Garda Harrison said that during this time, he was not the person he had been previously, and the person he is now. He said he was deeply ashamed of how he had hurt Ms Simms.

"I knew myself that I was out of order, I knew that I needed to so something. There was behaviours that I needed to address," he said.

"I knew in myself there was something going on in me that just wasn’t right."

Garda Harrison said he had asked for the tribunal, although he knew that private and embarrassing details of his life would be made public.

He said that after Ms Simms made a statement to gardaí on October 6, 2013, he “wasn’t worried about the content of that statement because I knew that I had done nothing wrong."

In a statement made at the time, Sergeant Paul Wallace recorded that he was told by Garda Harrison on October 7, 2013, that Chief Superintendent Terry McGinn had come into the room while Marisa Simms was making her statement in Letterkenny Garda Station and said, "No guard’s to treat women like that. I’ll see to that."
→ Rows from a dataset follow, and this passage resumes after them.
--- config.mk ---
export PLATFORM = sky130hd
export DESIGN_NAME = icall_ccnn_sequencer
export DESIGN_NICKNAME = d
export VERILOG_FILES = /design/src/rtl/norz_icall_pkg.sv /design/src/rtl/icall_cond_eval.sv /design/src/rtl/icall_ccnn_sequencer.sv
export SDC_FILE = /design/constraint.sdc
export NUM_CORES = 1
export LEC_CHECK = 0
export ABC_AREA = 1
export CAP_MARGIN = 20
export CORE_MARGIN = 4
export CORE_UTILIZATION = 50
export CTS_CLUSTER_DIAMETER = 50
export CTS_CLUSTER_SIZE = 8
export DETAILED_ROUTE_END_ITERATION = 10
export GPL_ROUTABILITY_DRIVEN = 0
export HOLD_SLACK_MARGIN = 0.06
export PLACE_DENSITY = 0.86
export SYNTH_ARGS = -nofsm -noshare
export SYNTH_HDL_FRONTEND = slang
export SYNTH_SLANG_ARGS = --single-unit
--- constraint.sdc ---
create_clock -name clock -period 2.2 [get_ports clock]
set_input_delay 0.44 -clock clock [delete_from_list [all_inputs] [get_ports clock]]
set_output_delay 0.44 -clock clock [all_outputs]
set_load 0.01 [all_outputs]
--- src/rtl/norz_icall_pkg.sv ---
// Shared types and constants for the conditional CALL cc,nn sequencer:
// FSM state encoding, condition indices and flag-register bit positions.
package norz_icall_pkg;

  typedef enum logic [2:0] {
    ST_IDLE    = 3'd0,
    ST_RD_LO   = 3'd1,
    ST_RD_HI   = 3'd2,
    ST_EVAL    = 3'd3,
    ST_PUSH_HI = 3'd4,
    ST_PUSH_LO = 3'd5,
    ST_FINISH  = 3'd6
  } state_e;

  localparam logic [2:0] COND_NZ = 3'd0;
  localparam logic [2:0] COND_Z  = 3'd1;
  localparam logic [2:0] COND_NC = 3'd2;
  localparam logic [2:0] COND_C  = 3'd3;
  localparam logic [2:0] COND_PO = 3'd4;
  localparam logic [2:0] COND_PE = 3'd5;
  localparam logic [2:0] COND_P  = 3'd6;
  localparam logic [2:0] COND_M  = 3'd7;

  localparam int FLAG_S  = 7;
  localparam int FLAG_Z  = 6;
  localparam int FLAG_H  = 4;
  localparam int FLAG_PV = 2;
  localparam int FLAG_N  = 1;
  localparam int FLAG_C  = 0;

  // Only meaningful for a one-hot input; the caller qualifies with $onehot.
  function automatic logic [2:0] onehot_to_idx(input logic [7:0] oh);
    logic [2:0] idx;
    idx = '0;
    for (int i = 0; i < 8; i++) begin
      if (oh[i]) idx = 3'(i);
    end
    return idx;
  endfunction

endpackage

--- src/rtl/icall_cond_eval.sv ---
// Combinational cc-condition test: selects one of the eight CALL conditions
// by index k and evaluates it against the current flag register.
module icall_cond_eval
  import norz_icall_pkg::*;
(
  input  logic [2:0] k,
  input  logic [7:0] flags,
  output logic       taken
);

  // H, N and the undefined bits never take part in a CALL condition.
  logic unused_flags;
  assign unused_flags = ^{flags[FLAG_H], flags[FLAG_N], flags[5], flags[3]};

  always_comb begin
    taken = 1'b0;
    case (k)
      COND_NZ: taken = !flags[FLAG_Z];
      COND_Z:  taken =  flags[FLAG_Z];
      COND_NC: taken = !flags[FLAG_C];
      COND_C:  taken =  flags[FLAG_C];
      COND_PO: taken = !flags[FLAG_PV];
      COND_PE: taken =  flags[FLAG_PV];
      COND_P:  taken = !flags[FLAG_S];
      COND_M:  taken =  flags[FLAG_S];
    endcase
  end

endmodule

--- src/rtl/icall_ccnn_sequencer.sv ---
// Conditional CALL cc,nn sequencer: fetches nn, tests cc, pushes the return address.
// Build macro ICALL_TAKEN_COUNT_EN adds a saturating 16-bit TakenCount output.
//
// state      | meaning
// -----------+-----------------------------------------------------------
// IDLE       | waiting for a one-hot start; rejects multi-hot starts
// RD_LO      | bus read of nn[7:0] at latched PC
// RD_HI      | bus read of nn[15:8] at PC+1
// EVAL       | test condition k against Flags, no bus activity
// PUSH_HI    | bus write of (PC+2)[15:8] to SP-1
// PUSH_LO    | bus write of (PC+2)[7:0] to SP-2
// FINISH     | one-cycle PC/SP load and Done pulse
module icall_ccnn_sequencer
  import norz_icall_pkg::*;
(
  input  logic        clock,
  input  logic        notReset,
  input  logic [7:0]  P2_Set_ICALLccnn,
  input  logic [7:0]  Flags,
  input  logic [15:0] PC,
  input  logic [15:0] SP,
  output logic        MemReq,
  output logic        MemWr,
  output logic [15:0] MemAddr,
  output logic [7:0]  MemWrData,
  input  logic [7:0]  MemRdData,
  input  logic        MemReady,
  output logic        PC_Load,
  output logic [15:0] PC_Next,
  output logic        SP_Load,
  output logic [15:0] SP_Next,
  output logic        Busy,
  output logic        Done,
`ifdef ICALL_TAKEN_COUNT_EN
  output logic [15:0] TakenCount,
`endif
  output logic        BadStart
);

  state_e      state_q, state_d;
  logic [2:0]  k_q;
  logic [15:0] pc_q;
  logic [15:0] sp_q;
  logic [15:0] nn_q;
  logic        taken_q;
  logic        bad_start_q;

  logic        cond_taken;
  logic        start_onehot;
  logic        start_multi;
  logic        start_any;
  logic [15:0] ret_addr;

  assign start_onehot = $onehot(P2_Set_ICALLccnn);
  assign start_multi  = ($countones(P2_Set_ICALLccnn) > 1);
  assign start_any    = |P2_Set_ICALLccnn;
  assign ret_addr     = pc_q + 16'd2;

  icall_cond_eval u_cond_eval (
    .k     (k_q),
    .flags (Flags),
    .taken (cond_taken)
  );

  always_ff @(posedge clock or negedge notReset) begin
    if (!notReset) begin
      state_q <= ST_IDLE;
    end else begin
      state_q <= state_d;
    end
  end

  always_comb begin
    state_d = state_q;
    case (state_q)
      ST_IDLE:    if (start_onehot) state_d = ST_RD_LO;
      ST_RD_LO:   if (MemReady) state_d = ST_RD_HI;
      ST_RD_HI:   if (MemReady) state_d = ST_EVAL;
      ST_EVAL:    state_d = cond_taken ? ST_PUSH_HI : ST_FINISH;
      ST_PUSH_HI: if (MemReady) state_d = ST_PUSH_LO;
      ST_PUSH_LO: if (MemReady) state_d = ST_FINISH;
      ST_FINISH:  state_d = ST_IDLE;
      default:    state_d = ST_IDLE;
    endcase
  end

  // Outputs decode from registered state only, so reset clears them at once.
  always_comb begin
    MemReq    = 1'b0;
    MemWr     = 1'b0;
    MemAddr   = 16'h0000;
    MemWrData = 8'h00;
    PC_Load   = 1'b0;
    PC_Next   = 16'h0000;
    SP_Load   = 1'b0;
    SP_Next   = 16'h0000;
    Done      = 1'b0;
    case (state_q)
      ST_RD_LO: begin
        MemReq  = 1'b1;
        MemAddr = pc_q;
      end
      ST_RD_HI: begin
        MemReq  = 1'b1;
        MemAddr = pc_q + 16'd1;
      end
      ST_PUSH_HI: begin
        MemReq    = 1'b1;
        MemWr     = 1'b1;
        MemAddr   = sp_q - 16'd1;
        MemWrData = ret_addr[15:8];
      end
      ST_PUSH_LO: begin
        MemReq    = 1'b1;
        MemWr     = 1'b1;
        MemAddr   = sp_q - 16'd2;
        MemWrData = ret_addr[7:0];
      end
      ST_FINISH: begin
        PC_Load = 1'b1;
        Done    = 1'b1;
        PC_Next = taken_q ? nn_q : ret_addr;
        SP_Load = taken_q;
        SP_Next = taken_q ? (sp_q - 16'd2) : sp_q;
      end
      default: ;
    endcase
  end

  assign Busy     = (state_q != ST_IDLE);
  assign BadStart = bad_start_q;

  always_ff @(posedge clock or negedge notReset) begin
    if (!notReset) begin
      k_q     <= '0;
      pc_q    <= '0;
      sp_q    <= '0;
      nn_q    <= '0;
      taken_q <= 1'b0;
    end else begin
      if (state_q == ST_IDLE && start_onehot) begin
        k_q     <= onehot_to_idx(P2_Set_ICALLccnn);
        pc_q    <= PC;
        sp_q    <= SP;
        taken_q <= 1'b0;
      end
      if (state_q == ST_RD_LO && MemReady) nn_q[7:0]  <= MemRdData;
      if (state_q == ST_RD_HI && MemReady) nn_q[15:8] <= MemRdData;
      if (state_q == ST_EVAL) taken_q <= cond_taken;
    end
  end

  // A start while busy is dropped; in IDLE only a multi-hot start is flagged.
  always_ff @(posedge clock or negedge notReset) begin
    if (!notReset) begin
      bad_start_q <= 1'b0;
    end else if (state_q == ST_IDLE) begin
      bad_start_q <= start_multi;
    end else begin
      bad_start_q <= start_any;
    end
  end

`ifdef ICALL_TAKEN_COUNT_EN
  logic [15:0] taken_count_q;

  always_ff @(posedge clock or negedge notReset) begin
    if (!notReset) begin
      taken_count_q <= 16'h0000;
    end else if (state_q == ST_FINISH && taken_q && taken_count_q != 16'hFFFF) begin
      taken_count_q <= taken_count_q + 16'd1;
    end
  end

  assign TakenCount = taken_count_q;
`endif

endmodule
Earlier, Ms Simms told the tribunal she had not seen Chief Superintendent McGinn at all during her time at the garda station.

Garda Harrison said that he had done nothing wrong, and that although he had said things he shouldn’t have said, he certainly didn’t threaten Ms Simms.

He said the text messages in which Ms Simms spoke about threats he had made to burn her were sent to hurt him, but they weren’t true and he had never threatened that.

Garda Harrison said he had no recollection of a meeting on April 24, 2012 about his use of the Garda Pulse computer system. He said he had a meeting with retired Chief Superintendent Jim Sheridan about his car insurance.

"We spoke about the car, that was it," Garda Harrison said.

The tribunal chairman asked why the chief superintendent wouldn’t talk to him about Pulse, when he knew Garda Harrison was using the system to check on his girlfriend.

"I wasn’t checking on her. I was checking on who else was checking on her," Garda Harrison said.

The garda said he believed senior officers were checking up on Ms Simms on Pulse, and seeking information on where Garda Harrison was living.